Variable-order time-fractional integro-partial differential equation with a weakly singular kernel appearing in viscoelasticity
摘要
This study focuses on developing a numerical technique to approximate the solution of a variable-order time-fractional (VO TF) integro-partial differential equation (IPDE) with a weakly singular kernel. The numerical technique proposed in this paper is based on two-dimensional (2D) wavelets, namely fractional-order Chelyshkov wavelets (FO CWs) and Bernoulli wavelets (BWs). The main novelty lies in expressing any square-integrable function in terms of FO CWs and BWs, along with the corresponding integral and variable-order operational matrices (OMs), which are constructed using these wavelets to facilitate and enhance the proposed numerical approach.

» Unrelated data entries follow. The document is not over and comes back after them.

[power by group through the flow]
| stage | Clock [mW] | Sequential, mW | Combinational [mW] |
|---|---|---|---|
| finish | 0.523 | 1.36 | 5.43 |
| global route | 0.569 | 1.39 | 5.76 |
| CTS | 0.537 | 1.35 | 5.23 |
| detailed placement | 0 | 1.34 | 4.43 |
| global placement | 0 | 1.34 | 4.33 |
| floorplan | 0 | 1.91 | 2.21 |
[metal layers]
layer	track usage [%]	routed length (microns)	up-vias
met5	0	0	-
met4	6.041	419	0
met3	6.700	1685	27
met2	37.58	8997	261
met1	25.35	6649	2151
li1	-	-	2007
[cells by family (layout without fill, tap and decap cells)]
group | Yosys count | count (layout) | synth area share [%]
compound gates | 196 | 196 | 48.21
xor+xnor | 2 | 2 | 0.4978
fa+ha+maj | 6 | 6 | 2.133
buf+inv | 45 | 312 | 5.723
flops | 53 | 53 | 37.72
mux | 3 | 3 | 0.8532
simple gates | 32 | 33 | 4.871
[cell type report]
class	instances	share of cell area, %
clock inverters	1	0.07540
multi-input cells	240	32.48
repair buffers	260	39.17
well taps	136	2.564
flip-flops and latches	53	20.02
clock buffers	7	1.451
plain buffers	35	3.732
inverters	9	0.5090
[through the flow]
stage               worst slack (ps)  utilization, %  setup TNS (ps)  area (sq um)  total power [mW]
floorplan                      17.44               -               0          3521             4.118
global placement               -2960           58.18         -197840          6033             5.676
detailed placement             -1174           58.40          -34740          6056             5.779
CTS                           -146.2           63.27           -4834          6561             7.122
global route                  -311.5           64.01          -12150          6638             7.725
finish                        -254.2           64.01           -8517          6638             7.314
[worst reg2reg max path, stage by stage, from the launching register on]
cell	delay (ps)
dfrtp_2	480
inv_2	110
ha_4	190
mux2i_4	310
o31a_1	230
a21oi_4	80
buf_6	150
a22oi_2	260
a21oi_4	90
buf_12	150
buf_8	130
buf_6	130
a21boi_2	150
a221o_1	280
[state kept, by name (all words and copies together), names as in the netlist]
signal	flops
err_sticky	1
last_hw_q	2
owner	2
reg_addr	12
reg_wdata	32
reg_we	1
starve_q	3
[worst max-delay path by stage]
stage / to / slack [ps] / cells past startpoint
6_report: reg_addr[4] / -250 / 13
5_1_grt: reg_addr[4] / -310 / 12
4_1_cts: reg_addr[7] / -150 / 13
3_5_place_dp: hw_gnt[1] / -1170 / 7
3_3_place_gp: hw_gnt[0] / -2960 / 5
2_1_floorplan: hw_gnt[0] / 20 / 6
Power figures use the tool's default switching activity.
==> config.mk <==
export PLATFORM = sky130hd
export DESIGN_NAME = instruction_fetch_unit
export DESIGN_NICKNAME = d
export VERILOG_FILES = /design/src/rtl/instruction_fetch_unit.sv
export SDC_FILE = /design/constraint.sdc
export NUM_CORES = 1
export LEC_CHECK = 0
export BUFFER_PORTS_ARGS = -buffer_cell sky130_fd_sc_hd__buf_2
export CAP_MARGIN = 25
export CORE_ASPECT_RATIO = 0.9
export CORE_MARGIN = 4
export CORE_UTILIZATION = 44
export CTS_CLUSTER_DIAMETER = 30
export DETAILED_ROUTE_END_ITERATION = 12
export PLACE_DENSITY = 0.79
export SYNTH_ARGS = -nofsm -noshare
export SYNTH_HDL_FRONTEND = slang
export SYNTH_SLANG_ARGS = --single-unit
export TNS_END_PERCENT = 50
==> constraint.sdc <==
create_clock -name clk -period 2.39 [get_ports clk]
set_clock_uncertainty 0.2 [all_clocks]
set_input_delay 0.239 -clock clk [delete_from_list [all_inputs] [get_ports clk]]
set_output_delay 0.239 -clock clk [all_outputs]
set_load 0.02 [all_outputs]
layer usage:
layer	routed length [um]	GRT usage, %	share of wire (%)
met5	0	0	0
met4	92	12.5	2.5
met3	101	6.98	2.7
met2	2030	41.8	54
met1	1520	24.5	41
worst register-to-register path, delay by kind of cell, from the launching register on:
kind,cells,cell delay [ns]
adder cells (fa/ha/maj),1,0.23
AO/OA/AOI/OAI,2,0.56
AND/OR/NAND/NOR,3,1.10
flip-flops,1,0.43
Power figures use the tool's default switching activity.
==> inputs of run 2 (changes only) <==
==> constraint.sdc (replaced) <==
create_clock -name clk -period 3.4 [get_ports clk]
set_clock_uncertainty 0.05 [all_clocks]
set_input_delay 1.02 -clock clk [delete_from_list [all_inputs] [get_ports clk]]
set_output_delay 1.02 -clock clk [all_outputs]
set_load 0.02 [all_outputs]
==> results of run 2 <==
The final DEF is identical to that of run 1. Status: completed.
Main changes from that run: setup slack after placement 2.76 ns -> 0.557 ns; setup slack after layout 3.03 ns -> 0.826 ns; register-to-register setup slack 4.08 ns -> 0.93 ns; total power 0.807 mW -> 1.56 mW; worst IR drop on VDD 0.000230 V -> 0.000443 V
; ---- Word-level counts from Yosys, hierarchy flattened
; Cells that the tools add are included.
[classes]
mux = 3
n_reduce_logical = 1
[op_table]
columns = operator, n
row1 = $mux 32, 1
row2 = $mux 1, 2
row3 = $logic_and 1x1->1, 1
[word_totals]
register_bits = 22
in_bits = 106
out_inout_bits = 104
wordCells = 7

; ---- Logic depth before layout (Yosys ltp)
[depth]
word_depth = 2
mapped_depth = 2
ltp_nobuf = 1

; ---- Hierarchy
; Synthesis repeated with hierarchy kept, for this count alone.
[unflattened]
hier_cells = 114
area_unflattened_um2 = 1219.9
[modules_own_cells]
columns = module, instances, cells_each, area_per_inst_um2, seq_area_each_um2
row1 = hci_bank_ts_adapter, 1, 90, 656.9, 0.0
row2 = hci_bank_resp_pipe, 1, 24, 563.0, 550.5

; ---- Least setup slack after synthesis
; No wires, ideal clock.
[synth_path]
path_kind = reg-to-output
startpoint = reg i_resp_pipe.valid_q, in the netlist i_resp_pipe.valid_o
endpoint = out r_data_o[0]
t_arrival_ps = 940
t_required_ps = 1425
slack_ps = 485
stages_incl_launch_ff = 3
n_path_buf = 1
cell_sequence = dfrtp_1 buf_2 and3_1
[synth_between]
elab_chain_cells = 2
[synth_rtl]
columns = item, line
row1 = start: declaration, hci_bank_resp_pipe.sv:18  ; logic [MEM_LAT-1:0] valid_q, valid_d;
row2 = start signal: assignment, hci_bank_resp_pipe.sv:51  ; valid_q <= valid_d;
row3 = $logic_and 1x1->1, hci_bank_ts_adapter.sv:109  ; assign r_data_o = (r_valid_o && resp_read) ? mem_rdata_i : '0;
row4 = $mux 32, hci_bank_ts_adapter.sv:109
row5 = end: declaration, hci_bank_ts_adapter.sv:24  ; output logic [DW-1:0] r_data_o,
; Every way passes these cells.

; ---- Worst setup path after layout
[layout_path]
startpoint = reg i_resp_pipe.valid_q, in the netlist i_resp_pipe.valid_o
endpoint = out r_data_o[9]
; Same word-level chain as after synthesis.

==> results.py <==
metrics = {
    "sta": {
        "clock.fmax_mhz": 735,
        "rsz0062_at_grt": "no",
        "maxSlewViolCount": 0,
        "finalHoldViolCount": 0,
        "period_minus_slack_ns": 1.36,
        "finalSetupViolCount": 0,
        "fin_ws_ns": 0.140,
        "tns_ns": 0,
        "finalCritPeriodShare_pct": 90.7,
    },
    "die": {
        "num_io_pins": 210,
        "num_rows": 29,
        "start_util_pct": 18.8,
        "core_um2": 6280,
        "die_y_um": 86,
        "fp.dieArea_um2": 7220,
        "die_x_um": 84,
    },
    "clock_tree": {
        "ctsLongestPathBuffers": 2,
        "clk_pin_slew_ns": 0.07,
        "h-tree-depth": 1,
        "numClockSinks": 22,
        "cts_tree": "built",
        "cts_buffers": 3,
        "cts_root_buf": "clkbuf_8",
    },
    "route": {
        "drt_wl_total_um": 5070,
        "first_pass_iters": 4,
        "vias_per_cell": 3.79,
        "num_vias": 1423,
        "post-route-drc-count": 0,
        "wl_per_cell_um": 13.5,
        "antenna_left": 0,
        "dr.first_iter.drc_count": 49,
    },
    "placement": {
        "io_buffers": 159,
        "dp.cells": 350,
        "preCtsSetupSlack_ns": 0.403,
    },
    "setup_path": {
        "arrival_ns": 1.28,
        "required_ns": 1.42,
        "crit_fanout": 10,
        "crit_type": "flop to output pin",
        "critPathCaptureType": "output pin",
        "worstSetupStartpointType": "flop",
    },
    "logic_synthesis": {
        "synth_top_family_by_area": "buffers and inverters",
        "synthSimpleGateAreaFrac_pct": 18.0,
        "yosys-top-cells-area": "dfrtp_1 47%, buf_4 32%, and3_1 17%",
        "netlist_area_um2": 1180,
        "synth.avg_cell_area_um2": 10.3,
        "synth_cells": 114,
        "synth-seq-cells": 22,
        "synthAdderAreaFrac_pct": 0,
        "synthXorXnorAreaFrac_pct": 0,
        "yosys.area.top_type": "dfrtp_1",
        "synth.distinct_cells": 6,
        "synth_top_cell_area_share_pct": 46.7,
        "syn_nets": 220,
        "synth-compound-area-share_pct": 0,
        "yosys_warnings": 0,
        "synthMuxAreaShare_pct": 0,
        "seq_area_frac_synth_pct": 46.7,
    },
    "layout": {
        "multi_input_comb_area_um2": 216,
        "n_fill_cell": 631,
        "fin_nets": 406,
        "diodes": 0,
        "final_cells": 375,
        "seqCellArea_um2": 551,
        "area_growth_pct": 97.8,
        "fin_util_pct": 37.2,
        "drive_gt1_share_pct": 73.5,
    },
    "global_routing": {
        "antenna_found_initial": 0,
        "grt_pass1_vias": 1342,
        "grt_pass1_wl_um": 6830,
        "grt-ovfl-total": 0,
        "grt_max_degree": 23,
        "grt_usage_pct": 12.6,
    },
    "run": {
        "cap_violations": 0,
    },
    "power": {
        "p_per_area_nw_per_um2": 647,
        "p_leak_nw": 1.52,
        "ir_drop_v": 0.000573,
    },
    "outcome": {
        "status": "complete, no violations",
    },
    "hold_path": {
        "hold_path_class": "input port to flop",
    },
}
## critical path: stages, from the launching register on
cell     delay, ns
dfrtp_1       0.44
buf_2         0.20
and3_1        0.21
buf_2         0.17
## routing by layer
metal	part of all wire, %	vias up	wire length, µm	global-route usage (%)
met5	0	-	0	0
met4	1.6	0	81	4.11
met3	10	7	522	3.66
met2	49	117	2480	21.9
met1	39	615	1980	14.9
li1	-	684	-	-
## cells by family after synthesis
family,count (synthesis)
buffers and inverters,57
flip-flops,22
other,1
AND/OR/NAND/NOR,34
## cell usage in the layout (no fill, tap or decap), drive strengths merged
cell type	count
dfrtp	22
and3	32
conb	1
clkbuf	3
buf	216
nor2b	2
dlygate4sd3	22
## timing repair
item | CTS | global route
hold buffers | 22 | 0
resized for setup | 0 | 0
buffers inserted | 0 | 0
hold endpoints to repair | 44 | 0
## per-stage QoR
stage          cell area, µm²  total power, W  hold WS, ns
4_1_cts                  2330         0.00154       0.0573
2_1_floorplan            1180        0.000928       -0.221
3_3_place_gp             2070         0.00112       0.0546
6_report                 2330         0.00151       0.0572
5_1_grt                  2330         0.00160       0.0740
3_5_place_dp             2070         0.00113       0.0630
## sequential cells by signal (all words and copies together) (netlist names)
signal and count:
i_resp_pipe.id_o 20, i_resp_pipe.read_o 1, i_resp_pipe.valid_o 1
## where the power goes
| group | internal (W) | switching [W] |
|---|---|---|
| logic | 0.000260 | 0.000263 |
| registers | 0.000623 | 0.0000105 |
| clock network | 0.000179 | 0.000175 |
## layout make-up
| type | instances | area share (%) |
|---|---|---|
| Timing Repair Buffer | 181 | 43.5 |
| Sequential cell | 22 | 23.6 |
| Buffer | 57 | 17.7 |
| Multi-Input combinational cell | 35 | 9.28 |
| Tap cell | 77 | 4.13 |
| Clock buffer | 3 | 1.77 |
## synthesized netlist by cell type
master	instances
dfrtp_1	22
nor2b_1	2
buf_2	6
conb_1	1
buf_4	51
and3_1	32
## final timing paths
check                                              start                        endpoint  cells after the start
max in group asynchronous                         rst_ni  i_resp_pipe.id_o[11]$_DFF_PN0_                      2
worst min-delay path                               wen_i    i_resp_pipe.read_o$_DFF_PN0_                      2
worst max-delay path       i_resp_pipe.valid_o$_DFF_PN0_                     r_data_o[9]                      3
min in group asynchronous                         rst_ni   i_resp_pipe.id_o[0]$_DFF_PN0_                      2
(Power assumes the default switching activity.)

With the help of these matrices and suitable collocation points, the given problem is reduced to an algebraic system of equations (ASEs), which is then solved using Newton’s iteration method. Additionally, a variable-order time-fractional integro-partial differential equation with a weakly singular kernel is solved using the spectral collocation method (SCM) based on SL–GL–C and SC–GR–C. A comparison of the numerical results shows that the two-dimensional wavelet method provides significantly more accurate results than the SCM. Therefore, the proposed two-dimensional methods are more effective than the SCM for solving variable-order time-fractional integro-partial differential equations. In addition, several relevant theorems are discussed, including the analysis of convergence and error estimates for the 2D wavelet method. Several examples are presented to illustrate the effectiveness and applicability of the proposed method.